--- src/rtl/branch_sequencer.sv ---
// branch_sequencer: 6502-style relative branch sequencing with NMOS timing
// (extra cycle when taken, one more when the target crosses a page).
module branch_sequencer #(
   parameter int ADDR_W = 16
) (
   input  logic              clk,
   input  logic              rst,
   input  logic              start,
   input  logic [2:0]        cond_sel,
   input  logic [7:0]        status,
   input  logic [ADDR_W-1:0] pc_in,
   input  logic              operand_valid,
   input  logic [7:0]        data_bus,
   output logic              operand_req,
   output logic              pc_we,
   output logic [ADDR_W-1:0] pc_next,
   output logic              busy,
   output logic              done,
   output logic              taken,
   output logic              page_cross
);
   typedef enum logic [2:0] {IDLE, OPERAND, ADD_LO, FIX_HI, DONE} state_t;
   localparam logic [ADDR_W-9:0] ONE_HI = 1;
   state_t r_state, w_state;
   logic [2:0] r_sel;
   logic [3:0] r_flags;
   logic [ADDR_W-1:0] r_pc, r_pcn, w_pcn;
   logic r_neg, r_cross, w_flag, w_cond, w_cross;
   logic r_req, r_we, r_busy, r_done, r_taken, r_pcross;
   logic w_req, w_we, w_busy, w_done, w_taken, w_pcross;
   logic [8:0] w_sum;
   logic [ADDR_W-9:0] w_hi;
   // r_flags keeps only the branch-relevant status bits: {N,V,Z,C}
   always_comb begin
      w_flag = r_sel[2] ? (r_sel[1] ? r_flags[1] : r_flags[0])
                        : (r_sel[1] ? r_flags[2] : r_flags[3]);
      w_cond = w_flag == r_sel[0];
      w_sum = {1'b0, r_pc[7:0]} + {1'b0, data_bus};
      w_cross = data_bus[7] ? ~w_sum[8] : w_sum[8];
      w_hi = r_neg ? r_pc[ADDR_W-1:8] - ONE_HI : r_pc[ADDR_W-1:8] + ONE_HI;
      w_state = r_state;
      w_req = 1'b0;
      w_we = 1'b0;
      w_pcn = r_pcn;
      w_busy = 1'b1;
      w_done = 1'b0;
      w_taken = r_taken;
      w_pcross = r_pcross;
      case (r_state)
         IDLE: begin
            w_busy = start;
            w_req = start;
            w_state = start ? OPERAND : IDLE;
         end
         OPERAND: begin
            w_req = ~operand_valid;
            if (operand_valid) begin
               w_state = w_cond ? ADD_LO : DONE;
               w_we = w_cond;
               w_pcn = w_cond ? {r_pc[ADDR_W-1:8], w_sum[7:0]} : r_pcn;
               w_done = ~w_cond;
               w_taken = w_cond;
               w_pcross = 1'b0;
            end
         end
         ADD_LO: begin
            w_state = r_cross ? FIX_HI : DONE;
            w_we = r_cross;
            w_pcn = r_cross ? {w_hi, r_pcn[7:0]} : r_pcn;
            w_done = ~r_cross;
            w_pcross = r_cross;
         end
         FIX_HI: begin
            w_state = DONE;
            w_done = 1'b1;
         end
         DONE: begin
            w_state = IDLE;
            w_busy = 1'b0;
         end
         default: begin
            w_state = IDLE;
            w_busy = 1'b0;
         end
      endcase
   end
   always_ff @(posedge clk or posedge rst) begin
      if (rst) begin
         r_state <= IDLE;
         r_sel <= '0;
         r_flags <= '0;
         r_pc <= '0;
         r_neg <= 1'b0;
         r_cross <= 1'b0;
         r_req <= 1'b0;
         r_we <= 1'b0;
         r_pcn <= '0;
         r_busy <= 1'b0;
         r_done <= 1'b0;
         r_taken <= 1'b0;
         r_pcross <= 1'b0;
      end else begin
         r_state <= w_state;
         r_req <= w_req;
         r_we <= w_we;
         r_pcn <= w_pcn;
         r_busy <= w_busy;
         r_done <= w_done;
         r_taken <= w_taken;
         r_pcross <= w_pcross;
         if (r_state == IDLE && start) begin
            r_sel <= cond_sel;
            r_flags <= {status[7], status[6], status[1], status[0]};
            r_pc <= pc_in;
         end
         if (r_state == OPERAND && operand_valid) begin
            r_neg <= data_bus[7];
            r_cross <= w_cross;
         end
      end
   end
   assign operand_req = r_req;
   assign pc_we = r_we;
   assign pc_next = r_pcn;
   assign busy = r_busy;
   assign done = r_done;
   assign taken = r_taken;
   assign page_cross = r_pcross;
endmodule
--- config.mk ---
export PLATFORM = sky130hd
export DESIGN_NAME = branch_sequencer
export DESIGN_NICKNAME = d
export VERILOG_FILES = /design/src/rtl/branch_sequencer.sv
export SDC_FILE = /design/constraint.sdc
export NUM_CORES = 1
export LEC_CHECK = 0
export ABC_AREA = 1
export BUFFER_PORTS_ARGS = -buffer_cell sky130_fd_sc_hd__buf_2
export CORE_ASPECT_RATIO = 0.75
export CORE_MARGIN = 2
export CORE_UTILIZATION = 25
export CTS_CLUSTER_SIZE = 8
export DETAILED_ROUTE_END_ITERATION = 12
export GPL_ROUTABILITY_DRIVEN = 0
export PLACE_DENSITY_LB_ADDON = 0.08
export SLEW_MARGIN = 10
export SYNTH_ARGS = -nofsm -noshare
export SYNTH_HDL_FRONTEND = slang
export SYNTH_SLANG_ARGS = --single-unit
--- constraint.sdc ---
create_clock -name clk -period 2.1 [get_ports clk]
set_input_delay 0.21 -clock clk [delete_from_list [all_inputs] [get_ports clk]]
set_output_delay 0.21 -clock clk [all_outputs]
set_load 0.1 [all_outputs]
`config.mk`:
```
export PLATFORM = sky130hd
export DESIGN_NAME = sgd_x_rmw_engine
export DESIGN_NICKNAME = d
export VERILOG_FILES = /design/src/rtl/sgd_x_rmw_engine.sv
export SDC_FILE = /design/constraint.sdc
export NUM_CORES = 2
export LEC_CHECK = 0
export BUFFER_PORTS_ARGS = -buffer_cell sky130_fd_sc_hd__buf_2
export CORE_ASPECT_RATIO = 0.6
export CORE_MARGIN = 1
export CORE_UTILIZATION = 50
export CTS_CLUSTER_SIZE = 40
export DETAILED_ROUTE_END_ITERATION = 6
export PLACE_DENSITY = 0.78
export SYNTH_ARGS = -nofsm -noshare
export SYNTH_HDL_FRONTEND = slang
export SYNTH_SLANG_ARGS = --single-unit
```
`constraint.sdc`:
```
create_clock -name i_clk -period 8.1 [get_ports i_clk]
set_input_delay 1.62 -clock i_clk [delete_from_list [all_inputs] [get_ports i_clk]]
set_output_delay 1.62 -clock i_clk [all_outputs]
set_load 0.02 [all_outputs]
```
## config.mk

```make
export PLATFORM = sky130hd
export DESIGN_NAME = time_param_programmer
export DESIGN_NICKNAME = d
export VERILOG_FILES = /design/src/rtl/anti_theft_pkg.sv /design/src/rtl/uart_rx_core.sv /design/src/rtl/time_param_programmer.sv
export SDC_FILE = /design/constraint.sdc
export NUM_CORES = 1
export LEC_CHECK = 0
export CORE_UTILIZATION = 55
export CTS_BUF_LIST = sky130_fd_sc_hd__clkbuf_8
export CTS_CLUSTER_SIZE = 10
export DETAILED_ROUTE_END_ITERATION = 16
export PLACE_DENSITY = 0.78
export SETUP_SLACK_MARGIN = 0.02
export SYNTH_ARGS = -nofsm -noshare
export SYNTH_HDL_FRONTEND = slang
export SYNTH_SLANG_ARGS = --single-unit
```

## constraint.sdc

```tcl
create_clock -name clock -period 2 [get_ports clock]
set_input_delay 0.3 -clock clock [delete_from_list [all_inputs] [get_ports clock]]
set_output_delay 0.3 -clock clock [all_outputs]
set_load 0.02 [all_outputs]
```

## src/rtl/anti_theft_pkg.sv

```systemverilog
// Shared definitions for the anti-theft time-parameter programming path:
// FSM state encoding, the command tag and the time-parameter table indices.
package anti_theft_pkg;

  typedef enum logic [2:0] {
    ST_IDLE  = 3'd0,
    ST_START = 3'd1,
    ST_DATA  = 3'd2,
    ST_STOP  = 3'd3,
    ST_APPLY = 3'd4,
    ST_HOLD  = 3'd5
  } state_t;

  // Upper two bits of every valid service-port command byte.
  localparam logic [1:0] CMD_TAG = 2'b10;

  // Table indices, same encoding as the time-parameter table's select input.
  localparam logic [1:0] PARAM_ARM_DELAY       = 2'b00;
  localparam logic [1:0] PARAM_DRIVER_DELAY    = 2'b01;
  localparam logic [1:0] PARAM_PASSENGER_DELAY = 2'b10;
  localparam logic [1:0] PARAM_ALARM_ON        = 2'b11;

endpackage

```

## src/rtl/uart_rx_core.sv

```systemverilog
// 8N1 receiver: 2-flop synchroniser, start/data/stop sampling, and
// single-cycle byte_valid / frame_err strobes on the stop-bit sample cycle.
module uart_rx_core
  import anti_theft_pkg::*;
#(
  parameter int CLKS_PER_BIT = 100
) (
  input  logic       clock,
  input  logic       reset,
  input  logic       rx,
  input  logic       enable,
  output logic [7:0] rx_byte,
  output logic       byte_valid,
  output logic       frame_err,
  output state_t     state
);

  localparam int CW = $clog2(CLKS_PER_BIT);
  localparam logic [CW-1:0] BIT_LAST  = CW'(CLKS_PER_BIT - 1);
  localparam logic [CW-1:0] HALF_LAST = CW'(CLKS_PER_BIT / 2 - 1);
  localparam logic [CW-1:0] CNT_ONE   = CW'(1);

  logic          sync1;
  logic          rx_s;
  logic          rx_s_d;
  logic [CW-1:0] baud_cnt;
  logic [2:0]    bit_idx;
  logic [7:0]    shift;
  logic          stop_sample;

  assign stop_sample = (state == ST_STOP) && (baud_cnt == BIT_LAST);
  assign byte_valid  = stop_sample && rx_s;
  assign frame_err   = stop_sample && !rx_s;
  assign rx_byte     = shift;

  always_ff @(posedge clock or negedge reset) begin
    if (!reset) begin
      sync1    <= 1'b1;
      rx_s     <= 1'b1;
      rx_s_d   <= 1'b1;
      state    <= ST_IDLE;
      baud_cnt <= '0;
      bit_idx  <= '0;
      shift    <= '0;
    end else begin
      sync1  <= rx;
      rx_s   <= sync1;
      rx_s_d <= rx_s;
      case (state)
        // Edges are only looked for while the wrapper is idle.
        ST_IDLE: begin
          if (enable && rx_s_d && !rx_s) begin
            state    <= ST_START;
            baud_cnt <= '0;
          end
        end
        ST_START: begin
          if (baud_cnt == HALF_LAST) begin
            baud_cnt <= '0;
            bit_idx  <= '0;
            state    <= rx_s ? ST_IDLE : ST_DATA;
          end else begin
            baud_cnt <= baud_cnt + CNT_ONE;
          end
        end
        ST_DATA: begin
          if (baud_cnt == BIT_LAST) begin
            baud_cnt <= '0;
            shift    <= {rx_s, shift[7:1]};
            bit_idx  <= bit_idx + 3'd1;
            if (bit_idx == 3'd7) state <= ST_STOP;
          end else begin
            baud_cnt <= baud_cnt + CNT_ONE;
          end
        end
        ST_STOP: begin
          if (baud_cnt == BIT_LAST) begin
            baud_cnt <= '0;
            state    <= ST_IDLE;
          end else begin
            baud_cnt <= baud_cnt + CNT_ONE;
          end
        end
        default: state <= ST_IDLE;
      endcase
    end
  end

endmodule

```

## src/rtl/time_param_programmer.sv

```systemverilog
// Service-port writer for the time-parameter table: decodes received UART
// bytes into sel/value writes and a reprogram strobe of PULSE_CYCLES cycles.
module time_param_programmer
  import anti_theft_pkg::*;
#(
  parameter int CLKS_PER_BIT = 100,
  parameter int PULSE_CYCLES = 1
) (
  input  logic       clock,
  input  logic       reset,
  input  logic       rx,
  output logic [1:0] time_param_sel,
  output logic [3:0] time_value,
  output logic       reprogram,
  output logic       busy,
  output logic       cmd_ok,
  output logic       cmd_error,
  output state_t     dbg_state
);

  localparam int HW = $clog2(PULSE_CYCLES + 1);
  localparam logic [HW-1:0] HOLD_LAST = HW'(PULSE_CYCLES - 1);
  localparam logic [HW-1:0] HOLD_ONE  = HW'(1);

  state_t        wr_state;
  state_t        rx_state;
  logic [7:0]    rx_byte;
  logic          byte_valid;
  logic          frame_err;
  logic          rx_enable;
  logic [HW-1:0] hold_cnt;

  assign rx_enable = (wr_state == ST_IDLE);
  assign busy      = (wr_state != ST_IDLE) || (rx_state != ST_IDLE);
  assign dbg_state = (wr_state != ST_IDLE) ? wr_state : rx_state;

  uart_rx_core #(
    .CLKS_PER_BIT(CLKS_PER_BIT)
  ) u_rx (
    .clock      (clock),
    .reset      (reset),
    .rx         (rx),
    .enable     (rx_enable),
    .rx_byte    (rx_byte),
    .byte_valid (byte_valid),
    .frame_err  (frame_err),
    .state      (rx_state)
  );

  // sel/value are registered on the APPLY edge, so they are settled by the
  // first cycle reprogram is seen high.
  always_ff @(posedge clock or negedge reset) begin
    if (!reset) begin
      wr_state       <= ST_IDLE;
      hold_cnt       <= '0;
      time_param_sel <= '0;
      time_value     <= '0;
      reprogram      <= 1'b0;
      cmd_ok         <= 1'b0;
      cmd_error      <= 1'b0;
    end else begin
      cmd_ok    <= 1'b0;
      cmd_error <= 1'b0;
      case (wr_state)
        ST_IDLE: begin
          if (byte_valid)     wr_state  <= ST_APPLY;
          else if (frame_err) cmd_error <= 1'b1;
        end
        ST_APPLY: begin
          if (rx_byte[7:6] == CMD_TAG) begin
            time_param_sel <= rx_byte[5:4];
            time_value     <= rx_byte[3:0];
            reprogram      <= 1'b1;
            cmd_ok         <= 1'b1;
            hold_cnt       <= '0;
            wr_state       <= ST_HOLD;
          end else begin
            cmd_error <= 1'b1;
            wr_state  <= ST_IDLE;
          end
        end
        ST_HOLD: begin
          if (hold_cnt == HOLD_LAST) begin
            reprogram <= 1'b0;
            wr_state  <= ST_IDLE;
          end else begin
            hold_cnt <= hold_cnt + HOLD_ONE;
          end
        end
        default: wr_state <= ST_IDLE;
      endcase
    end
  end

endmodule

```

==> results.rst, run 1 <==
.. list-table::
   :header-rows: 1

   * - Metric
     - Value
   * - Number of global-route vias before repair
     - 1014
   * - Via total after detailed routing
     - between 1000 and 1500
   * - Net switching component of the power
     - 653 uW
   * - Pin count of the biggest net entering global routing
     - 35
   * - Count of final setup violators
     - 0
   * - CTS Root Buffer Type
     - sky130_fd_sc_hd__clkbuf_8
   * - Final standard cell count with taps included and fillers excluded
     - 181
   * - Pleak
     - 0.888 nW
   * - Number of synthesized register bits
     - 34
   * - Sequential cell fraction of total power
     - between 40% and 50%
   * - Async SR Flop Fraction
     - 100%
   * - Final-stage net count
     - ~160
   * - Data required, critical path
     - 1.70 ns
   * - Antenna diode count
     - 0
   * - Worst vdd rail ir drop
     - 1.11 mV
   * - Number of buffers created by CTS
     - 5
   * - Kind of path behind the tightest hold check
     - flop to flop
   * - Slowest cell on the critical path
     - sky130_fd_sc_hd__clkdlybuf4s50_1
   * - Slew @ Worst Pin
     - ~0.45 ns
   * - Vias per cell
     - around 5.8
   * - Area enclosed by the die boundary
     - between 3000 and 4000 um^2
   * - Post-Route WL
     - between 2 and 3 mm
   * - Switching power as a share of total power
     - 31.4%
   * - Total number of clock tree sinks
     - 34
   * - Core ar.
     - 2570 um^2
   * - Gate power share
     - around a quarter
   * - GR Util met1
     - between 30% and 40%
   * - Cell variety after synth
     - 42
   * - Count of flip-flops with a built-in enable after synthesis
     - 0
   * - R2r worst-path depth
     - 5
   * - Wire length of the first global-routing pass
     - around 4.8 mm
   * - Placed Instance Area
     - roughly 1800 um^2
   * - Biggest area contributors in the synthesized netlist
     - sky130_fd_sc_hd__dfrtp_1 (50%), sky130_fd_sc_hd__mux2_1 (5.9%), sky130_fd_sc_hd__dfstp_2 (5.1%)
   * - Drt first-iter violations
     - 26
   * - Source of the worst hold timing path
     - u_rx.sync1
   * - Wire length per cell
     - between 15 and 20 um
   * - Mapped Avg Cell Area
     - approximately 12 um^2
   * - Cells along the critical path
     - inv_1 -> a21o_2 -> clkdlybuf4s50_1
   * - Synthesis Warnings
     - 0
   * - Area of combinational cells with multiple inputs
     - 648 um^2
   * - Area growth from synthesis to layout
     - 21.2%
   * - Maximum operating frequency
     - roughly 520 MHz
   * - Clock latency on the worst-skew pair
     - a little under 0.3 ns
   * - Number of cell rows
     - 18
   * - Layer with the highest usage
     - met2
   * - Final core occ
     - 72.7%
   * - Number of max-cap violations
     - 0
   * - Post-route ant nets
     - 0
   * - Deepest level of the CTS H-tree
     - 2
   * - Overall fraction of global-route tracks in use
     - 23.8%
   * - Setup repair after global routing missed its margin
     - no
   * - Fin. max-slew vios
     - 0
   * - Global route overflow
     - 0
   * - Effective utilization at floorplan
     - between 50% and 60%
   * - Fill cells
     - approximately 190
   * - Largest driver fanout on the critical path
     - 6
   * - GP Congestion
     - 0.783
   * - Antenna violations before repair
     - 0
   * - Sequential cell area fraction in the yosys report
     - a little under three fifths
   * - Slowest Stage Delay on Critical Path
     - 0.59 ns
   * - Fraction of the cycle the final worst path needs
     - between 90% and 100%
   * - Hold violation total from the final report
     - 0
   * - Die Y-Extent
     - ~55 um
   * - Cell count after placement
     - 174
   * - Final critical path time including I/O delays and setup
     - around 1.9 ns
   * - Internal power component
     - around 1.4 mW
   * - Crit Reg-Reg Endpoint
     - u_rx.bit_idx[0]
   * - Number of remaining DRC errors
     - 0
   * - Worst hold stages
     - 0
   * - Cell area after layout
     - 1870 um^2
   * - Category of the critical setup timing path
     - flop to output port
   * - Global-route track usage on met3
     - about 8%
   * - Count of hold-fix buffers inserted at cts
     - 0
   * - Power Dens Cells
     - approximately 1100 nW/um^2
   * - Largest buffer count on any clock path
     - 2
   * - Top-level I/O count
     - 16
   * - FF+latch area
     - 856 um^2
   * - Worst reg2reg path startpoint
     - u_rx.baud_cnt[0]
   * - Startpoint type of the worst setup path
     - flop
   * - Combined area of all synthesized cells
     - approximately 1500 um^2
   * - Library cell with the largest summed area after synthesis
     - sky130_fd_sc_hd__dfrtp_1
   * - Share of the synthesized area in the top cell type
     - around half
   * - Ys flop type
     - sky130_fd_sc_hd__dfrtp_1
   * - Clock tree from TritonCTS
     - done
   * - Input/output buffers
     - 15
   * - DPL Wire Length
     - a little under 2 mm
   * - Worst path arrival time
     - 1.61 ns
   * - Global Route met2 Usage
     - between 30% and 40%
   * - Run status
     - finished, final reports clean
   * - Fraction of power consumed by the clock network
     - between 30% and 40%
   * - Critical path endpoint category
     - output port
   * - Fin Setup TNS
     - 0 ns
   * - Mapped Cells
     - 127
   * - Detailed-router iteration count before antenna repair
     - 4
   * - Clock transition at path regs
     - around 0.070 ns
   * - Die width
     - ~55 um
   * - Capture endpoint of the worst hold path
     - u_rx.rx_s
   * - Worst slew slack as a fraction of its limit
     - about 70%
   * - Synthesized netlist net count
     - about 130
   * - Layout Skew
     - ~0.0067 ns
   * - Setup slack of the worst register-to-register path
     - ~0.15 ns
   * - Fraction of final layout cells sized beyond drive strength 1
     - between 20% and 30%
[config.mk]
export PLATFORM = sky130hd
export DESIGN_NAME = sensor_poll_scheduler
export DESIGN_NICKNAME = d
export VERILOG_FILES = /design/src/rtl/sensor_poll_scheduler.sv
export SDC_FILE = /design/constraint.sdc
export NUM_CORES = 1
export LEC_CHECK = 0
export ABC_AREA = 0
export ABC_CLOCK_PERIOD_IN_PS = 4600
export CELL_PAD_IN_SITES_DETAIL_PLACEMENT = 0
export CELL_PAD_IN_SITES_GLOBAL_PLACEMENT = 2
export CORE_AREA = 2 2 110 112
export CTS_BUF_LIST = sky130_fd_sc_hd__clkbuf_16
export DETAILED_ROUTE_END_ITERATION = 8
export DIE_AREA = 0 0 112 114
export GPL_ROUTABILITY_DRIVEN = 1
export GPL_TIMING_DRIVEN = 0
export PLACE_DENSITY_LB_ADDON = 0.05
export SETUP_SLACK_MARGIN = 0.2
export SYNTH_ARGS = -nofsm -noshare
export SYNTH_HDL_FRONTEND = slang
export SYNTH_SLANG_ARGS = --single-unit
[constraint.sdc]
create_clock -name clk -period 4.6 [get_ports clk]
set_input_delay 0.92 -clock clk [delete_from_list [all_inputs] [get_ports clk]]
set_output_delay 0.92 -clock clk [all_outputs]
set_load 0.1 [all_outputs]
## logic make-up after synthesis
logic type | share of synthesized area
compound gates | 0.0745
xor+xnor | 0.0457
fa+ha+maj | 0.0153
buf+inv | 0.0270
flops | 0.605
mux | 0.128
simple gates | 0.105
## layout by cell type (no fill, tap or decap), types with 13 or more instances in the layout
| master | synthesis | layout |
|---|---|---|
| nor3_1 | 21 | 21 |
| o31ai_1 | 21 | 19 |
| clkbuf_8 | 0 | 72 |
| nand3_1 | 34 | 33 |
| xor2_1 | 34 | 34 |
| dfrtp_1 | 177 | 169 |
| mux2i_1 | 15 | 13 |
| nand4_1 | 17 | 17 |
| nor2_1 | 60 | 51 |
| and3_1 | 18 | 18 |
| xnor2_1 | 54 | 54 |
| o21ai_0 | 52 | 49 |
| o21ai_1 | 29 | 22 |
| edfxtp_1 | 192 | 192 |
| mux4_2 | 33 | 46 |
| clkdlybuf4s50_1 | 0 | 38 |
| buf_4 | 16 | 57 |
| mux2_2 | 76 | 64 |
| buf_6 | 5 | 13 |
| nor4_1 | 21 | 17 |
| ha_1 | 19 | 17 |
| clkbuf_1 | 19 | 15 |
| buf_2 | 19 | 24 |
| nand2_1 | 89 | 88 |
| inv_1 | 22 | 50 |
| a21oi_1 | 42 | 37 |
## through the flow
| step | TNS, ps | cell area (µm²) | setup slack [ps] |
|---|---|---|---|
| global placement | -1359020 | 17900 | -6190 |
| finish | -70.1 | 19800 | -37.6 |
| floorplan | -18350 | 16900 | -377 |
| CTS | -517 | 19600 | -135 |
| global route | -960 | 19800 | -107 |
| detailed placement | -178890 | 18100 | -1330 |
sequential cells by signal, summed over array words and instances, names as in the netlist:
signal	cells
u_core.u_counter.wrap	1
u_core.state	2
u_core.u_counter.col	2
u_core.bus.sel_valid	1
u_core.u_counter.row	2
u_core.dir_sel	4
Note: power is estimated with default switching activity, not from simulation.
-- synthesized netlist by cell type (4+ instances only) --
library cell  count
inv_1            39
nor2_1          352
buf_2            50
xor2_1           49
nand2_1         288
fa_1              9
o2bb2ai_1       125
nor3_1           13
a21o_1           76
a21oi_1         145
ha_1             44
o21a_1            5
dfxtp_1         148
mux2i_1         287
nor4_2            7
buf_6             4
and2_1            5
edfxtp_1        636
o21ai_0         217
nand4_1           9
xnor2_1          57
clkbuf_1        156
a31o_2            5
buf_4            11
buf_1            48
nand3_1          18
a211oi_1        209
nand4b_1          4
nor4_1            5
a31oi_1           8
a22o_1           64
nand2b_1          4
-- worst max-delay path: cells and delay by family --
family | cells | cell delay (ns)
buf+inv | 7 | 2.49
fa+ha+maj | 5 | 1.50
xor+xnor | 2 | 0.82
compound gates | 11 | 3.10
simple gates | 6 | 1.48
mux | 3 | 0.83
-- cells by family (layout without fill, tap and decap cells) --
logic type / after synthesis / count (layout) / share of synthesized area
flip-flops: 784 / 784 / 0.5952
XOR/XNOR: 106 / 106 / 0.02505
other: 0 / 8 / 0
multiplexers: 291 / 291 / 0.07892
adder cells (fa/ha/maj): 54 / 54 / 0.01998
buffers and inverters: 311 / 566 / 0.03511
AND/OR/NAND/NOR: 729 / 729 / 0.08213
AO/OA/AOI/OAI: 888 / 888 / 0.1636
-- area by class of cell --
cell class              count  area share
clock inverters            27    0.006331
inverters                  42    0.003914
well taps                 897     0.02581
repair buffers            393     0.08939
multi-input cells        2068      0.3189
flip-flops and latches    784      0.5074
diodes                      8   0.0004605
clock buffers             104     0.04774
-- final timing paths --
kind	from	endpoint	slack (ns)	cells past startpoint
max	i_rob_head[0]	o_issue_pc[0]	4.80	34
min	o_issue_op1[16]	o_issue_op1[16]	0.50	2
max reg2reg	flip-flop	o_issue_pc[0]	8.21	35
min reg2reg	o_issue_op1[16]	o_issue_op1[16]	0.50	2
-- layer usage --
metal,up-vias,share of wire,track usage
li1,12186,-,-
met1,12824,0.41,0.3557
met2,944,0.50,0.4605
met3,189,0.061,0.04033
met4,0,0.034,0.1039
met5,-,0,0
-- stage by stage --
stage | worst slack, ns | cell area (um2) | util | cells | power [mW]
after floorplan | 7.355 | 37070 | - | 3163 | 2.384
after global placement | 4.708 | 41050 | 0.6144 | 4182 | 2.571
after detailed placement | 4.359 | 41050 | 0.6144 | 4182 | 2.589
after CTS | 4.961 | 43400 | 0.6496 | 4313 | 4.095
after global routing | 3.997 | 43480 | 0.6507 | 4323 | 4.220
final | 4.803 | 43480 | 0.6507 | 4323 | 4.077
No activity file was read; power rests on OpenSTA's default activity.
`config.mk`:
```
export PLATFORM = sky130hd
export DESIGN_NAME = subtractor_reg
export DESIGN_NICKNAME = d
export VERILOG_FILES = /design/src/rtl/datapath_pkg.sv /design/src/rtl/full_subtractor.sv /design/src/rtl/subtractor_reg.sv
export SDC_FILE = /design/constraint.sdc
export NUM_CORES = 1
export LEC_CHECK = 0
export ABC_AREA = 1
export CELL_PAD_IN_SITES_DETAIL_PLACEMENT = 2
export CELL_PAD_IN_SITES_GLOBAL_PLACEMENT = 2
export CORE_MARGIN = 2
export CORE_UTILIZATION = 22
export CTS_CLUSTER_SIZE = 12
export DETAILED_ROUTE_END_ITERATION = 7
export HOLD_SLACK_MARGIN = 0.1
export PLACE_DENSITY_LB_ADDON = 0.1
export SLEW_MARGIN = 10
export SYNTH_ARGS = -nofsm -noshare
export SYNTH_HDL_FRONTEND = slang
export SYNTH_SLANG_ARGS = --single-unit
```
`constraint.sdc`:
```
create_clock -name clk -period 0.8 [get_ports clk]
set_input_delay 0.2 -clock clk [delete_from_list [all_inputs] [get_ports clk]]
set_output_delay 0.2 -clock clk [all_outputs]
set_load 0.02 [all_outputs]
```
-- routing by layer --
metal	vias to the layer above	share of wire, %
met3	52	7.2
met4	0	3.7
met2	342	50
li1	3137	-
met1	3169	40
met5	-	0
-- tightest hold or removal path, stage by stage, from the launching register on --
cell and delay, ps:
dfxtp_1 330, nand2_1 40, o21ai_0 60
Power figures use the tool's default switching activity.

[THE PROBLEM]
Your response should be made up of the lines in the data that contain the word "instances".

[SOLUTION TO THIS PROBLEM]
## layout by cell type (no fill, tap or decap), types with 13 or more instances in the layout
sequential cells by signal, summed over array words and instances, names as in the netlist:
-- synthesized netlist by cell type (4+ instances only) --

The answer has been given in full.